Der Auftakt am vergangenen Wochenende war durchaus gelungen: Bei herrlich sonnigem Herbstwetter zog es viele aus Barnstorf und Umgebung mit dem Rad in das kleine Örtchen an der Hunte.
Wer nicht draußen sitzen wollte, konnte in der kleinen Gaststube bei gemütlichem Ambiente seinen Nachmittags-Kaffee trinken.
Die Kneipen-Atmosphäre ist einem hellen, gemütlichen Raum gewichen. Für einen besonderen Hingucker sorgten Fotografien der polnischen Künstlerin Agnieszka Lucya. Sie ist eine Freundin von Ulrike Westermann und bot spontan an, ihre Ausstellung in die Kaffeestube zu bringen. Lucyas Fotos zeigen dabei vor allem Portrait-Aufnahmen aus Paris, wo die Fotografin einige Jahre gelebt habt. Besonders freute sie sich am Wochenende, als die Menschen bei ihren Aufnahmen genauer hinsahen und näher an die Bilder herangingen. Nur so könne man alle Details erkennen, erklärte Lucya.

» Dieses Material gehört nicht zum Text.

--- src/keyword_matcher.sv ---
// keyword_matcher: looks up one upper-cased keyword in the command tree
// assumes: word right-aligned with zero fill above its length
`timescale 1ns/1ps
`include "scpi_params.svh"
module keyword_matcher (
    input  wire logic [8*`KEY_LEN-1:0]  word,  // keyword, last char in low byte
    input  wire logic [`KEY_LEN_W-1:0]  len,   // keyword length in chars
    input  wire scpi_pkg::node_type     node,  // current tree position
    output logic                        hit,   // keyword valid here
    output scpi_pkg::node_type          id     // node id of the keyword
);
    localparam int KW = 8 * `KEY_LEN;

    // tree table: parent id and long form
    function automatic logic [`NODE_W+KW-1:0] entry(input int i);
        case (i)
            1:  entry = {`NODE_ROOT, KW'("ABORT")};
            2:  entry = {`NODE_ROOT, KW'("CALIBRATE")};
            3:  entry = {`NODE_ROOT, KW'("DISPLAY")};
            4:  entry = {`NODE_ROOT, KW'("INITIATE")};
            5:  entry = {`NODE_ROOT, KW'("LIST")};
            6:  entry = {`NODE_ROOT, KW'("MEASURE")};
            7:  entry = {`NODE_ROOT, KW'("OUTPUT")};
            8:  entry = {`NODE_ROOT, KW'("SOURCE")};
            9:  entry = {`NODE_ROOT, KW'("STATUS")};
            10: entry = {`NODE_ROOT, KW'("SYSTEM")};
            11: entry = {`NODE_ROOT, KW'("TRIGGER")};
            12: entry = {`NODE_SOURCE, KW'("VOLTAGE")};
            13: entry = {`NODE_SOURCE, KW'("CURRENT")};
            14: entry = {`NODE_SOURCE, KW'("FUNCTION")};
            15: entry = {5'h09, KW'("OPERATION")};
            16: entry = {5'h09, KW'("PRESET")};
            17: entry = {5'h09, KW'("QUESTIONABLE")};
            18: entry = {5'h0F, KW'("CONDITION")};
            19: entry = {5'h0F, KW'("ENABLE")};
            20: entry = {5'h0F, KW'("EVENT")};
            21: entry = {5'h0C, KW'("LEVEL")};
            22: entry = {5'h15, KW'("IMMEDIATE")};
            23: entry = {5'h15, KW'("TRIGGER")};
            24: entry = {5'h0E, KW'("MODE")};
            25: entry = {5'h06, KW'("VOLTAGE")};
            26: entry = {5'h06, KW'("CURRENT")};
            27: entry = {5'h0D, KW'("LEVEL")};
            28: entry = {5'h1B, KW'("IMMEDIATE")};
            29: entry = {5'h1B, KW'("TRIGGER")};
            default: entry = '0;
        endcase
    endfunction

    // number of characters in a long form
    function automatic int long_len(input logic [KW-1:0] nm);
        long_len = 0;
        for (int k = 0; k < `KEY_LEN; k++) begin
            if (nm[8*k+:8] != 8'h00) begin
                long_len = k + 1;
            end
        end
    endfunction

    // short form length derived from the long form
    function automatic int short_len(input logic [KW-1:0] nm, input int l);
        logic [7:0] c;
        c = 8'h00;
        if (l <= `SHORT_ALL) begin
            short_len = l;
        end else begin
            c = nm[8*(l-`VOWEL_POS)+:8];
            short_len = (c == "A" || c == "E" || c == "I" || c == "O" || c == "U") ? `SHORT_VOW : `SHORT_CONS;
        end
    endfunction

    // scan table; lowest id wins on a double match
    always_comb begin
        logic [KW-1:0] nm;
        scpi_pkg::node_type par;
        int l;
        int s;
        nm = '0;
        par = `NODE_ROOT;
        l = 0;
        s = 0;
        hit = 1'b0;
        id = `NODE_ROOT;
        for (int i = `NODE_COUNT; i >= 1; i--) begin
            {par, nm} = entry(i);
            l = long_len(nm);
            s = short_len(nm, l);
            if ((par == node || (node == `NODE_ROOT && par == `NODE_SOURCE)) &&
                ((int'(len) == l && word == nm) || (int'(len) == s && word == (nm >> (8*(l-s)))))) begin
                hit = 1'b1;
                id = scpi_pkg::node_type'(i);
            end
        end
    end
endmodule
===== src/verilog/srx_pkg.sv =====
// Constants, field positions and types of the serial receive and
// interrupt control block.
// Assumes a single clock domain and one channel per instance.
package srx_pkg;
    // ---------------------------------------------------------------
    // Register pointer values.
    // ---------------------------------------------------------------
    localparam logic [2:0] REG_CMD = 3'h0;
    localparam logic [2:0] REG_MODE = 3'h1;
    localparam logic [2:0] REG_VEC = 3'h2;
    localparam logic [2:0] REG_RXP = 3'h3;
    localparam logic [2:0] RD_STAT = 3'h0;
    localparam logic [2:0] RD_SPEC = 3'h1;
    localparam logic [2:0] RD_VEC = 3'h2;
    localparam logic [7:0] REG_RST_VAL = 8'h00;
    // ---------------------------------------------------------------
    // Field positions.
    // ---------------------------------------------------------------
    localparam int MD_REQ_EN = 7;
    localparam int MD_REQ_FN = 6;
    localparam int MD_REQ_RX = 5;
    localparam int MD_RXI_LO = 3;
    localparam int MD_PAR_SP = 2;
    localparam int MD_TXI = 1;
    localparam int MD_EXT = 0;
    localparam int RP_LEN_LO = 6;
    localparam int RP_AUTO = 5;
    localparam int RP_HUNT = 4;
    localparam int RP_RXEN = 0;
    localparam int CMD_LO = 3;
    // ---------------------------------------------------------------
    // Commands, modes and vector status codes.
    // ---------------------------------------------------------------
    localparam logic [2:0] CMD_RST_EXT = 3'h2;
    localparam logic [2:0] CMD_NEXT_RX = 3'h4;
    localparam logic [2:0] CMD_RST_TX = 3'h5;
    localparam logic [2:0] CMD_ERR_RST = 3'h6;
    localparam logic [2:0] VS_TX = 3'h0;
    localparam logic [2:0] VS_EXT = 3'h1;
    localparam logic [2:0] VS_RX = 3'h2;
    localparam logic [2:0] VS_SPEC = 3'h3;
    localparam int FIFO_DEPTH = 8;
    localparam int FIFO_WIDTH = 11;
    typedef enum logic [1:0] {
        RXI_OFF = 2'h0, RXI_FIRST = 2'h1, RXI_ALL = 2'h2, RXI_SPEC = 2'h3
    } srx_rxi_type;
    typedef enum logic {WS_CMD = 1'b0, WS_REG = 1'b1} srx_wst_type;
    // Character length from the two length bits.
    function automatic logic [3:0] srx_char_len(input logic [1:0] code);
        case (code)
            2'h0: srx_char_len = 4'h5;
            2'h1: srx_char_len = 4'h7;
            2'h2: srx_char_len = 4'h6;
            default: srx_char_len = 4'h8;
        endcase
    endfunction : srx_char_len
endpackage : srx_pkg
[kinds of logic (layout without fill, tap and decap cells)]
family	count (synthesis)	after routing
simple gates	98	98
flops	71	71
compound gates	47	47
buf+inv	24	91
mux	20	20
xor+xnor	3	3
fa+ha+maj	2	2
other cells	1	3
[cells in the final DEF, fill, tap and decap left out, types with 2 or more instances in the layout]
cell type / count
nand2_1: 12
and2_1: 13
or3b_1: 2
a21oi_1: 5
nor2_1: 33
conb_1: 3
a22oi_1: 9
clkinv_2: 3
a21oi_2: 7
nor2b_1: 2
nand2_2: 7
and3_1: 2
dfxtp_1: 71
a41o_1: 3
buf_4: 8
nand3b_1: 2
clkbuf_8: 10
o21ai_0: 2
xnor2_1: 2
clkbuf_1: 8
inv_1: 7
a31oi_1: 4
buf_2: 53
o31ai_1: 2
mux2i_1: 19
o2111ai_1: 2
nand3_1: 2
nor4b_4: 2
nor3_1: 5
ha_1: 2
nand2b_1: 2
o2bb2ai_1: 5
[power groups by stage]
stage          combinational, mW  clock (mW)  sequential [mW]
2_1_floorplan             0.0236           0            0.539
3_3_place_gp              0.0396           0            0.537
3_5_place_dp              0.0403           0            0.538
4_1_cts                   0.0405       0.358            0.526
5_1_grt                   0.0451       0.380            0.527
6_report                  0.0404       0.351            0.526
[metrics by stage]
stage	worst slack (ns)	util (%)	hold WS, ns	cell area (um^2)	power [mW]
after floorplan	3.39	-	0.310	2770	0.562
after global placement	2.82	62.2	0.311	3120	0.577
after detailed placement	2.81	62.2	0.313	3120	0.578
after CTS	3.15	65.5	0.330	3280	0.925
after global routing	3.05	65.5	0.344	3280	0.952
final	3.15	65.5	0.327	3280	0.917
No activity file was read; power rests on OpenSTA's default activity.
**src/design/ctp_pkg.sv**
```systemverilog
// Package: register map, field layout, reset values and shared types for the cascaded PWM
package ctp_pkg;

  // Duty register indices; one aligned 32-bit word each
  localparam logic [11:0] CTP_IDX_DUTY_LOW   = 12'h028;  // Index of duty low register
  localparam logic [11:0] CTP_IDX_DUTY_HIGH  = 12'h029;  // Index of duty high register
  // Byte addresses of the registers
  localparam logic [11:0] CTP_ADDR_DUTY_LOW  = CTP_IDX_DUTY_LOW << 2;   // Four times index
  localparam logic [11:0] CTP_ADDR_DUTY_HIGH = CTP_IDX_DUTY_HIGH << 2;  // Four times index
  localparam logic [11:0] CTP_ADDR_MODE      = 12'h02C;  // Byte address of mode register
  localparam logic [11:0] CTP_ADDR_CTRL      = 12'h030;  // Byte address of control register
  localparam logic [11:0] CTP_ADDR_STATUS    = 12'h034;  // Byte address of status register

  // Reset values
  localparam logic [7:0] CTP_RST_DUTY_LOW  = 8'hFF;
  localparam logic [7:0] CTP_RST_DUTY_HIGH = 8'hFF;
  localparam logic [7:0] CTP_RST_MODE      = 8'h00;
  localparam logic [7:0] CTP_RST_CTRL      = 8'h00;

  // Mode register fields
  localparam int CTP_MODE_TFF  = 0;  // Initial level select
  localparam int CTP_MODE_DBE  = 1;  // Buffer enable
  localparam int CTP_MODE_EXT  = 2;  // External count pin select
  localparam int CTP_MODE_TCM  = 3;  // Operating mode, two bits
  localparam logic [1:0] CTP_TCM_PWM = 2'h2;

  // Control register fields
  localparam int CTP_CTRL_RUN  = 0;  // Run bit
  localparam int CTP_CTRL_CAS  = 1;  // Cascade enable

  // Counter limits
  localparam logic [7:0] CTP_CNT_ZERO  = 8'h00;
  localparam logic [3:0] CTP_IDX_FIRST = 4'h1;
  localparam logic [3:0] CTP_IDX_LAST  = 4'h0;  // Cycle 16 wraps to zero

  // Duty pair as stored
  typedef struct packed {
    logic [3:0] extra;  // Extra-pulse select
    logic [7:0] duty;   // Duty compare value
  } ctp_duty_s;

  // Run state: idle or running
  typedef enum logic [1:0] {
    CTP_IDLE = 2'b01,
    CTP_RUN  = 2'b10
  } ctp_state_e;

endpackage

```
**src/design/ctp_pin_sync.sv**
```systemverilog
// Module: three-flop synchroniser with falling-edge pulse for the external count pin
module ctp_pin_sync
  import ctp_pkg::*;
(
  // Clock and reset
  input  wire logic mclk,
  input  wire logic rstn,
  // Pin and result
  input  wire logic pinIn,
  output logic      fallPulse
);

  logic s1_r;      // First stage, read only by s2
  logic s2_r;      // Second stage
  logic s3_r;      // Third stage
  logic stable_r;  // Agreed level

  // Shift chain
  always_ff @(posedge mclk) begin
    if (!rstn) begin
      s1_r     <= 1'b1;
      s2_r     <= 1'b1;
      s3_r     <= 1'b1;
      stable_r <= 1'b1;
    end else begin
      s1_r <= pinIn;
      s2_r <= s1_r;
      s3_r <= s2_r;
      if (s2_r == s3_r) begin
        stable_r <= s3_r;
      end
    end
  end

  // Falling edge once stages agree
  assign fallPulse = stable_r & (s2_r == s3_r) & ~s3_r;

endmodule

```
**src/design/ctp_pwm.sv**
```systemverilog
// Module: cascaded 8-bit timer pair in 12-bit PWM mode with APB register access
//
// Implementation choice: register access over APB.
module ctp_pwm
  import ctp_pkg::*;
(
  // Clock and reset
  input  wire logic        mclk,
  input  wire logic        rstn,
  // APB slave
  input  wire logic        psel,
  input  wire logic        penable,
  input  wire logic        pwrite,
  input  wire logic [11:0] paddr,
  input  wire logic [31:0] pwdata,
  output logic [31:0]      prdata,
  output logic             pready,
  output logic             pslverr,
  // Source clocks
  input  wire logic        internalTick,
  input  wire logic        externalCountPin,
  // Pin function select and outputs
  input  wire logic        pinFuncEn,
  output logic             pwmOutputPin,
  output logic             periodIrq,
  output logic             frameIrq
);

  logic [7:0] dutyLow_r;     // Low register as written
  logic [7:0] dutyHigh_r;    // High register as written
  logic [7:0] mode_r;        // High timer mode register
  logic [1:0] ctrl_r;        // Run and cascade
  ctp_duty_s  buf_r;         // Double buffer
  ctp_duty_s  eff_r;         // Effective duty value
  logic [7:0] cnt_r;         // Up counter
  logic [3:0] idx_r;         // Frame cycle index
  logic       out_r;         // Output toggle state
  logic       fired_r;       // Duty toggle done this period
  ctp_state_e state_r;       // Idle or running
  logic [7:0] rdata_nxt;     // Read mux
  logic       extFall;       // Synchronised pin edge
  logic       tick;          // Source clock event
  logic       running;       // Counting now
  logic       wrEn;          // Write access phase
  logic       hiWrite;       // Commit of duty pair
  ctp_duty_s  newDuty;       // Value being committed
  logic [7:0] matchVal;      // Compare value this cycle
  logic       stretch;       // Current cycle stretched
  logic       ovf;           // Overflow this tick
  logic       addrOk;        // Mapped address

  // External pin synchroniser
  ctp_pin_sync uSync (
    .mclk      (mclk),
    .rstn      (rstn),
    .pinIn     (externalCountPin),
    .fallPulse (extFall)
  );

  // Cycle selection table for extra pulses
  function automatic logic isStretched(input logic [3:0] sel, input logic [3:0] idx);
    logic hit;
    hit = 1'b0;
    if (sel[0] && idx == 4'h9) hit = 1'b1;
    if (sel[1] && idx[2:0] == 3'h5) hit = 1'b1;
    if (sel[2] && idx[1:0] == 2'h3) hit = 1'b1;
    if (sel[3] && !idx[0]) hit = 1'b1;
    return hit;
  endfunction

  // Bus decode
  assign pready  = 1'b1;
  assign addrOk  = paddr == CTP_ADDR_DUTY_LOW || paddr == CTP_ADDR_DUTY_HIGH ||
                   paddr == CTP_ADDR_MODE || paddr == CTP_ADDR_CTRL ||
                   paddr == CTP_ADDR_STATUS;
  assign pslverr = psel & penable & ~addrOk;
  assign wrEn    = psel & penable & pwrite;
  assign hiWrite = wrEn && paddr == CTP_ADDR_DUTY_HIGH;
  assign newDuty = '{extra: dutyLow_r[3:0], duty: {pwdata[3:0], dutyLow_r[7:4]}};

  // Mode decode and source select
  assign running = state_r == CTP_RUN;
  assign tick    = running & (mode_r[CTP_MODE_EXT] ? extFall : internalTick);
  assign stretch = isStretched(eff_r.extra, idx_r);
  assign matchVal = eff_r.duty + (stretch ? 8'h01 : 8'h00);
  assign ovf     = tick && cnt_r == 8'hFF;

  // Low register and high register storage
  always_ff @(posedge mclk) begin
    if (!rstn) begin
      dutyLow_r  <= CTP_RST_DUTY_LOW;
      dutyHigh_r <= CTP_RST_DUTY_HIGH;
    end else if (wrEn) begin
      if (paddr == CTP_ADDR_DUTY_LOW) dutyLow_r <= pwdata[7:0];
      if (paddr == CTP_ADDR_DUTY_HIGH) dutyHigh_r <= pwdata[7:0];
    end
  end

  // Mode register, locked while running
  always_ff @(posedge mclk) begin
    if (!rstn) begin
      mode_r <= CTP_RST_MODE;
    end else if (wrEn && paddr == CTP_ADDR_MODE && !ctrl_r[CTP_CTRL_RUN]) begin
      mode_r <= pwdata[7:0];
    end
  end

  // Control register
  always_ff @(posedge mclk) begin
    if (!rstn) begin
      ctrl_r <= CTP_RST_CTRL[1:0];
    end else if (wrEn && paddr == CTP_ADDR_CTRL) begin
      ctrl_r <= pwdata[1:0];
    end
  end

  // Run state follows run bit when cascade is enabled and PWM mode is selected
  always_ff @(posedge mclk) begin
    if (!rstn) begin
      state_r <= CTP_IDLE;
    end else if (ctrl_r[CTP_CTRL_RUN] && ctrl_r[CTP_CTRL_CAS] &&
                 mode_r[CTP_MODE_TCM +: 2] == CTP_TCM_PWM) begin
      state_r <= CTP_RUN;
    end else begin
      state_r <= CTP_IDLE;
    end
  end

  // Double buffer and effective duty value
  always_ff @(posedge mclk) begin
    if (!rstn) begin
      buf_r <= '{extra: CTP_RST_DUTY_LOW[3:0], duty: 8'hFF};
      eff_r <= '{extra: CTP_RST_DUTY_LOW[3:0], duty: 8'hFF};
    end else begin
      if (hiWrite) begin
        buf_r <= newDuty;
      end
      if (hiWrite && (!running || !mode_r[CTP_MODE_DBE])) begin
        eff_r <= newDuty;
      end else if (running && mode_r[CTP_MODE_DBE] && ovf && idx_r == CTP_IDX_LAST) begin
        eff_r <= buf_r;
      end
    end
  end

  // Counter, cycle index and output
  always_ff @(posedge mclk) begin
    if (!rstn) begin
      cnt_r   <= CTP_CNT_ZERO;
      idx_r   <= CTP_IDX_FIRST;
      out_r   <= 1'b0;
      fired_r <= 1'b0;
    end else if (!running) begin
      cnt_r   <= CTP_CNT_ZERO;
      idx_r   <= CTP_IDX_FIRST;
      out_r   <= 1'b0;
      fired_r <= 1'b0;
    end else if (ovf) begin
      cnt_r   <= CTP_CNT_ZERO;
      idx_r   <= idx_r + 4'h1;
      out_r   <= 1'b0;
      fired_r <= 1'b0;
    end else begin
      if (tick) cnt_r <= cnt_r + 8'h01;
      if (!fired_r && cnt_r == matchVal && !(stretch && eff_r.duty == 8'hFF)) begin
        out_r   <= 1'b1;
        fired_r <= 1'b1;
      end
    end
  end

  // Interrupt pulses
  always_ff @(posedge mclk) begin
    if (!rstn) begin
      periodIrq <= 1'b0;
      frameIrq  <= 1'b0;
    end else begin
      periodIrq <= running & ovf;
      frameIrq  <= running & ovf & (idx_r == CTP_IDX_LAST);
    end
  end

  // Pin level: idle level xor toggle state, held low while pinFuncEn is off
  always_ff @(posedge mclk) begin
    if (!rstn) begin
      pwmOutputPin <= 1'b0;
    end else begin
      pwmOutputPin <= pinFuncEn & (mode_r[CTP_MODE_TFF] ^ out_r);
    end
  end

  // Read mux; buffered reads show buffer via register copies
  always_comb begin
    rdata_nxt = 8'h00;
    case (paddr)
      CTP_ADDR_DUTY_LOW:  rdata_nxt = dutyLow_r;
      CTP_ADDR_DUTY_HIGH: rdata_nxt = dutyHigh_r;
      CTP_ADDR_MODE:      rdata_nxt = mode_r;
      CTP_ADDR_CTRL:      rdata_nxt = {6'h00, ctrl_r};
      CTP_ADDR_STATUS:    rdata_nxt = {idx_r, 2'h0, running, out_r};
      default:            rdata_nxt = 8'h00;
    endcase
  end
  assign prdata = {24'h000000, rdata_nxt};

  // Overflow interrupt follows each wrap by one cycle
  chk_period_irq: assert property (@(posedge mclk) disable iff (!rstn)
    running && ovf |=> periodIrq) else $error("period irq missing");
  // Counter clears after overflow
  chk_ovf_clear: assert property (@(posedge mclk) disable iff (!rstn)
    running && ovf |=> cnt_r == 8'h00 && !out_r) else $error("overflow not cleared");
  // Frame irq only at index wrap
  chk_frame_irq: assert property (@(posedge mclk) disable iff (!rstn)
    frameIrq |-> $past(idx_r) == 4'h0) else $error("frame irq off frame");
  // Stop restores idle
  chk_stop_idle: assert property (@(posedge mclk) disable iff (!rstn)
    !running |=> cnt_r == 8'h00 && idx_r == 4'h1) else $error("stop not idle");
  // Mode locked while running
  chk_mode_lock: assert property (@(posedge mclk) disable iff (!rstn)
    ctrl_r[0] |=> $stable(mode_r)) else $error("mode changed while running");
  // Buffered running write leaves effective value alone
  chk_buf_hold: assert property (@(posedge mclk) disable iff (!rstn)
    hiWrite && running && mode_r[1] && !ovf |=> $stable(eff_r)) else $error("buffer leaked");
  // Stopped write applies at once
  chk_stop_write: assert property (@(posedge mclk) disable iff (!rstn)
    hiWrite && !running |=> eff_r == $past(newDuty)) else $error("stopped write lost");
  // Output toggles only when count reaches compare
  chk_duty_match: assert property (@(posedge mclk) disable iff (!rstn)
    running && !ovf && $rose(out_r) |-> $past(cnt_r) == $past(matchVal))
    else $error("toggle without match");

endmodule

```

Als die Bilder jedoch hingen, widmete sie sich anderen Aufgaben. So half sie zum Beispiel Heimo Schulte in der Küche. Dort wurde neben Kuchen auch Gulasch-Suppe für die Gäste zubereitet.
Die neuen Gastgeber wollen jedoch kein übliches Café in Rechtern betreiben. Ihr Konzept nennen sie „anlassbezogene Gastronomie“. Das kann zum Beispiel so aussehen wie am Wochenende.
Neben der Gaststube, in der Diele, demonstrierte die Keramikmeisterin Marianne Hau aus dem Landkreis Celle ihr Handwerk. Sie sei „direkt von der Idee begeistert“ gewesen, als Westermann sie zu sich einlud. Für Hau ist das Arbeiten mit Ton eine „Herzensangelegenheit“, der sie seit nun 40 Jahren nachgeht. Damals noch als Ausbilderin tätig, widmet sie sich heute anderen Projekten. Nach einer mehrwöchigen Reise durch Tibet im Jahr 1989 wollte sie ihrem Beruf eine kleine Wende verpassen, erklärt die Handwerkerin. Nachdem sie viele Jahre Erwachsene für ihren Beruf begeistert hat, wollte sie sich schließlich den Kindern widmen.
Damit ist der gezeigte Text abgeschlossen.